The last update I can find on my files is dated 2017, suggesting that I’m already three years late. But actually it is only about 18 months since the end of 2018, so perhaps I don’t need to feel TOO bad that many of my friends will probably have assumed my demise or dementia. As I am ever more frequently reminded, I am somewhat overdue for both. My teeth continue steadily to crumble away, and I can no longer summon a bite. A bark, though, is another matter, especially given that the main reason dogs bark (and donkey bray) is a feeling of some kind of frustration. No shortage of that in my life, as will become clear. So I just cling to the thought of the longevity of my maternal forebears, as I am far from ready to stop, even though irksomely I have had to slow down.

 

Especially now. The current midwinter days are far too short, and discomfort intrudes into almost everything I do. So I have finally had to acknowledge that it is REALLY no longer possible for me to be 30 years old, and that I must accept or pay for help in almost all things physical, including driving a car and looking after my donkeys. It came slowly over years, I now realize, but the crunch manifested itself about six months ago, when I suffered what was in fact quite a minor fall: toppling sideways off my bathroom stool. Nothing broken or dislocated, but almost every muscle & tendon bruised and strained. All except one or two are now fully recovered, but the really devastating loss has been my sense of balance. Not only dare I not move without a handy prop, but every movement needs to be carefully considered in advance and very slowly executed. No sudden turning of a head or even a foot, although luckily my reactions are still fast. I had already taken to walking with a stick out of doors and over rough ground, but this is something altogether different, and seemingly not something that doctors can deal with.

 

Vertigo now constant and not just afflicting me in high places. I ascribe it to the lazy eye that always required effort for three-dimensional vision and proprioception. Even as a teenager, ballgames were beyond me… although I admit to not trying very hard. Now I’m paying the price, although also resentful that my leg muscles are so prone to stiffness after all those years of dedicated walking. Because I am now obliged to move so slowly, and days are currently so short, I’ve not been able to get anything like my normal amount of exercise, especially not out of doors. My main exercise consists of strenuous mental and physical routines to keep incontinence at bay, which is hardly compensation for not being able to explore the bush.

 

I suppose blood pressure could play a role in the balance thing, as dizziness is also felt, although nothing really alarming shows up when mine is measured. Frustration probably doesn’t help, and of course the enforced slowdown and easy exhaustion are constant sources. After some glitches and expensive replacements, household power and pump have been working fairly well for a while, but frustrations lurk there as well, Climate change has duly brought increased heat and drought, but too often these have been bizarrely accompanied by heavy cloud cover, not good news for photovoltaics. Even when there is no heavy cloud, there seems to be a constant high-altitude haze which has a slight dimming effect on the sunlight that reaches us. Although the bronze glow in which we now seem to live is certainly very beautiful, it is probably not a very good sign.
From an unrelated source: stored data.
===== src/rtl/rt_addr_pkg.sv =====
package rt_addr_pkg;

  // How a command hit this terminal
  typedef enum logic [1:0] {
    HIT_NONE  = 2'd0,
    HIT_OWN   = 2'd1,
    HIT_BCAST = 2'd2
  } hit_kind_t;

  // Registered health of the captured lines
  typedef struct packed {
    logic fault;
    logic released;
  } addr_status_t;

endpackage


===== src/rtl/rt_addr_sync.sv =====
module rt_addr_sync #(
  parameter int W      = 6,
  parameter int STAGES = 2
) (
  input  logic         clk,
  input  logic [W-1:0] d,
  output logic [W-1:0] q
);

  logic [W-1:0] stg [STAGES];

  // The chain is not reset: it must keep tracking the pins through reset
  always_ff @(posedge clk) begin
    stg[0] <= d;
  end

  for (genvar i = 1; i < STAGES; i++) begin : g_stage
    always_ff @(posedge clk) begin
      stg[i] <= stg[i-1];
    end
  end

  assign q = stg[STAGES-1];

endmodule


===== src/rtl/rt_addr_capture.sv =====
module rt_addr_capture
  import rt_addr_pkg::*;
#(
  parameter int ADDR_W = 5
) (
  input  logic              clk,
  input  logic              rst,
  input  logic [ADDR_W-1:0] sync_addr,
  input  logic              sync_par,
  output logic [ADDR_W-1:0] lat_addr,
  output logic              lat_par,
  output addr_status_t      status
);

  localparam int LINES = ADDR_W + 1;

  logic [LINES-1:0] lines;

  // Keep loading while reset is held; the last load before release stays
  always_ff @(posedge clk) begin
    if (rst) begin
      lat_addr <= sync_addr;
      lat_par  <= sync_par;
    end
  end

  assign lines = {lat_par, lat_addr};

  always_ff @(posedge clk) begin
    if (rst) begin
      status <= '{fault: 1'b0, released: 1'b0};
    end else begin
      status.fault    <= ~(^lines);
      status.released <= &lines;
    end
  end

endmodule


===== src/rtl/rt_addr_compare.sv =====
module rt_addr_compare
  import rt_addr_pkg::*;
#(
  parameter int ADDR_W    = 5,
  parameter int CMD_W     = 16,
  parameter int FIELD_LSB = 11,
  parameter bit BCAST_EN  = 1'b1
) (
  input  logic              clk,
  input  logic              rst,
  input  logic [ADDR_W-1:0] lat_addr,
  input  logic              lat_par,
  input  logic              cmd_valid,
  input  logic [CMD_W-1:0]  cmd_word,
  output logic              match_o,
  output logic              bcast_o
);

  localparam logic [ADDR_W-1:0] BCAST_CODE = '1;

  logic [ADDR_W-1:0] field;
  logic              par_ok;
  hit_kind_t         hit;
  logic              unused_cmd;

  assign field      = cmd_word[FIELD_LSB +: ADDR_W];
  assign unused_cmd = ^cmd_word;
  // Parity is taken straight from the captured lines so no early command slips through
  assign par_ok     = ^{lat_par, lat_addr};

  always_comb begin
    hit = HIT_NONE;
    if (cmd_valid && par_ok) begin
      if (BCAST_EN && field == BCAST_CODE) begin
        hit = HIT_BCAST;
      end else if (field == lat_addr) begin
        hit = HIT_OWN;
      end
    end
  end

  always_ff @(posedge clk) begin
    if (rst) begin
      match_o <= 1'b0;
      bcast_o <= 1'b0;
    end else begin
      match_o <= (hit != HIT_NONE);
      bcast_o <= (hit == HIT_BCAST);
    end
  end

endmodule


===== src/rtl/rt_addr_guard.sv =====
module rt_addr_guard
  import rt_addr_pkg::*;
#(
  parameter int ADDR_W      = 5,
  parameter int CMD_W       = 16,
  parameter int FIELD_LSB   = 11,
  parameter int SYNC_STAGES = 2,
  parameter bit BCAST_EN    = 1'b1
) (
  input  logic              clk,
  input  logic              rst,
  input  logic [ADDR_W-1:0] addr_pins,
  input  logic              par_pin,
  input  logic              cmd_valid,
  input  logic [CMD_W-1:0]  cmd_word,
  output logic [ADDR_W-1:0] term_addr_o,
  output logic              addr_match_o,
  output logic              bcast_o,
  output logic              parity_fault_o,
  output logic              released_o
);

  localparam int LINES = ADDR_W + 1;

  logic [LINES-1:0]  sync_lines;
  logic [ADDR_W-1:0] lat_addr;
  logic              lat_par;
  addr_status_t      status;

  rt_addr_sync #(
    .W      (LINES),
    .STAGES (SYNC_STAGES)
  ) u_sync (
    .clk (clk),
    .d   ({par_pin, addr_pins}),
    .q   (sync_lines)
  );

  rt_addr_capture #(
    .ADDR_W (ADDR_W)
  ) u_capture (
    .clk       (clk),
    .rst       (rst),
    .sync_addr (sync_lines[ADDR_W-1:0]),
    .sync_par  (sync_lines[ADDR_W]),
    .lat_addr  (lat_addr),
    .lat_par   (lat_par),
    .status    (status)
  );

  rt_addr_compare #(
    .ADDR_W    (ADDR_W),
    .CMD_W     (CMD_W),
    .FIELD_LSB (FIELD_LSB),
    .BCAST_EN  (BCAST_EN)
  ) u_compare (
    .clk       (clk),
    .rst       (rst),
    .lat_addr  (lat_addr),
    .lat_par   (lat_par),
    .cmd_valid (cmd_valid),
    .cmd_word  (cmd_word),
    .match_o   (addr_match_o),
    .bcast_o   (bcast_o)
  );

  assign term_addr_o    = lat_addr;
  assign parity_fault_o = status.fault;
  assign released_o     = status.released;

endmodule


===== config.mk =====
export PLATFORM = sky130hd
export DESIGN_NAME = rt_addr_guard
export DESIGN_NICKNAME = d
export VERILOG_FILES = /design/src/rtl/rt_addr_pkg.sv /design/src/rtl/rt_addr_sync.sv /design/src/rtl/rt_addr_capture.sv /design/src/rtl/rt_addr_compare.sv /design/src/rtl/rt_addr_guard.sv
export SDC_FILE = /design/constraint.sdc
export NUM_CORES = 1
export LEC_CHECK = 0
export CAP_MARGIN = 0
export CORE_MARGIN = 10
export CORE_UTILIZATION = 40
export DETAILED_ROUTE_END_ITERATION = 16
export DONT_BUFFER_PORTS = 1
export GPL_TIMING_DRIVEN = 0
export PLACE_DENSITY_LB_ADDON = 0.15
export SLEW_MARGIN = 20
export SYNTH_ARGS = -nofsm -noshare
export SYNTH_HDL_FRONTEND = slang
export SYNTH_SLANG_ARGS = --single-unit

===== constraint.sdc =====
create_clock -name clk -period 1.95 [get_ports clk]
set_clock_uncertainty 0.15 [all_clocks]
set_input_delay 0.195 -clock clk [delete_from_list [all_inputs] [get_ports clk]]
set_output_delay 0.195 -clock clk [all_outputs]
set_load 0.01 [all_outputs]

==> results.json, run 1 <==
{
  "outcome": "complete, no violations",
  "syn_area_um2": 658,
  "cp_num_cells": 4,
  "overflow": 0,
  "maxCapViolations": 0,
  "max_stage_delay_ps": 530,
  "pre_cts_ws_ps": 406,
  "hold_depth": 4,
  "clockBufferDepth": 2,
  "path_buf_inv": 0,
  "dieWidth_um": 60.6,
  "wl_per_cell_um": 14.7,
  "finalWorstPathRequiredPeriod_ps": 1560,
  "clock-root-buffer": "clkbuf_4",
  "ant_nets": 0,
  "slew_viol_final": 0,
  "yosys.area.top_type": "dfxtp_1",
  "dr.pass1.iters": 2,
  "synthDistinctLibCells": 13,
  "crit_chain": "xnor2_1 > xnor3_1 > nand2_1 > nor2_1",
  "synth_top_area_share": 0.487,
  "drive_gt1_frac": 0.0893,
  "antenna_found_initial": 0,
  "numCtsBuffers": 3,
  "worstPathRequired_ps": 2000,
  "cts_resized": 0,
  "port_buffers": 0,
  "detail_route.vias_per_cell": 5.07,
  "p_per_area_mw_per_mm2": 1080,
  "finalHoldWorstSlack_ps": 47.7,
  "tns_ps": 0,
  "p_leak_nw": 0.310,
  "startpoint_type": "flip-flop",
  "start_util": 0.432,
  "ys_seq_area_frac": 0.760,
  "synth-seq-cells": 22,
  "syn_avg_cell_area_um2": 15.7,
  "clkSinkCount": 22,
  "drc_errors": 0,
  "tightest_slew_ps": 350,
  "io_pins": 34,
  "slew_headroom": 0.766,
  "cp_max_fo": 4,
  "wl_um": 1060,
  "reg2reg_depth": 4,
  "final_hold_viol_count": 0,
  "cts_tree": "done",
  "irDropWorstVdd_mv": 0.496,
  "num-fill-cells": 129,
  "post_cts_buffers": 0,
  "worst-setup-path-type": "reg -> reg",
  "rows": 14,
  "hold_class": "in -> reg",
  "path_clk_slew_ps": 110,
  "vias": 365,
  "grt_pass1_vias": 394,
  "cp_top_family": "XOR/XNOR gates",
  "fin_nets": 82,
  "grt_max_degree": 14,
  "fmax_ghz": 0.641,
  "yosys_warnings": 0,
  "drt-initial-drc-count": 1,
  "coreArea_mm2": 0.00152,
  "grt_use_total": 0.0621,
  "die_h_um": 60.6,
  "area_growth_pct": 26.2,
  "clk_latency_ps": 290,
  "postLayoutSetupSlackWorst_ps": 389,
  "diodes": 0,
  "die_area_mm2": 0.00367,
  "gp_congestion": 0.788,
  "slowest_stage": "edfxtp_1",
  "rsz0062_at_grt": "false",
  "synth_nets": 67,
  "cp-end-kind": "flip-flop",
  "h-tree-depth": 1,
  "crit_arrival_ps": 1610,
  "finish.utilization": 0.545,
  "setup_violations": 0,
  "synthCells": 42,
  "ys_top_cells_by_area": "dfxtp_1 49%, edfxtp_1 27%, xnor2_1 9.3%, xnor3_1 3.4%, nor2_1 1.7%",
  "grt_pass1_wl_um": 1700,
  "period_share": 0.800
}
==> routing by layer <==
layer | global-route usage | part of all wire | up-vias
met5 | 0 | 0 | -
met4 | 0.0188 | 0 | 0
met3 | 0.0543 | 0.14 | 0
met2 | 0.108 | 0.52 | 15
met1 | 0.0508 | 0.33 | 178
li1 | - | - | 172
==> where the power goes <==
part / leakage [nW] / switching [mW] / internal [mW]
Sequential: 0.192 / 0.0188 / 0.495
Clock: 0.0279 / 0.121 / 0.207
Combinational: 0.0895 / 0.0178 / 0.0357
Total: 0.310 / 0.157 / 0.738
I’ve been observing – and, when I could, recording – the changing effects on the vegetation, and some of it is surprising. There are species that respond very well to heat and drought. Even in my garden, although growth seemed to halt when temperatures rose above 40ºC – which was a lot of the time – thanks to adequate water from the borehole (and despite the water-using community current lodged just the other side of my stable), from my little permaculture garden I can now rely on fresh greens most evenings, although dandelion is still champion. Beans are doing OK, but tomatoes still have to prove their worth. In my tiny orchard, the brave old lemon tree brought from the mountain finally gave up the ghost, but other citrus is coming along, as are pomegranates, and the guavas seem unstoppable. Now if only mangoes and avocadoes can establish, I’d be happy. Water may still become a problem, however, as my pump is solar powered, and strange new climate habits bring sometimes quite heavy cloud but more often a high, obscuring haze that limits the input of power to my household batteries as well as to the pump.  My rain tanks are currently empty, being badly in need of cleaning and repair.  Completed, and now waiting for rain which may never come.

 

When power is available, by little fridge takes precedence over my computer. But if anything is increasing my blood pressure, it is probably my frequent yelling at Microsoft. Apoplexy guaranteed.  Can they hear my screeches in Seattle ? A few years back I signed up for the subscription package that supposedly not only keeps one updated, but covers more than one ‘device’ (in my case, laptop and PC) and will keep one’s data automatically backed up on a cloud called OneDrive. I won’t even go into the frustrations presented by the new Canon printer-scanner I had to buy because Windows wouldn’t accept the old and perfectly satisfactory Lexmark. Then in the last year Microsoft had difficulty with my new debit card, just about everything offered in Office undergoes unannounced changes from time to time, requiring hours of trial and error to make it work again, if it ever does. And if you ask for help, you simply get offered a number of things for which you have to pay. Apparently what was the Office suite is now a series of ‘apps’. I noticed that even my bank has been having similar problems, sending me apologies from time to time for not being able to do something that was easy before. I realize that part of the difficulty is that systems are now having to fit themselves to those evil smart phones as well as all sorts of things besides laptops and PCs, but there seems to be no attempt to achieve simplicity. All those very clever youngsters in Silicon Valley etc. dreaming up further elaborations (and charges for them) without a thought to people who need the software for work and keeping records, not gaming their way through virtual reality and ‘social media’.

 

Having initially failed to rid myself of Facebook, I still find it a major pain, cluttering up my webmail inbox, and seemingly implementing new rules and procedures every time I try (and generally fail) to use it. All the same, I do regard it as potentially useful, not only for exercises like this because too many of my friends have dropped or changed their email addresses, but also because of the growing number of ‘groups’ that purport to be interested in donkeys. Only it seems that confining themselves to donkeys is largely impossible. I tried myself to establish one for World Donkey Day (8 May), but was largely defeated. Or at least I think I was. I’ve used LinkedIn largely for sustainable agriculture, because that seemed a little more workable, but even now it is becoming more like Facebook. I get Twitter messages, but have no idea how Twitter has to be handled - let alone the other things that keep getting mentioned on the podcasts to which I am certainly utterly devoted. For my money, especially because they are mostly free, it is podcasts that are the biggest thing since printing was invented. Battles with insomnia are now thankfully in my past.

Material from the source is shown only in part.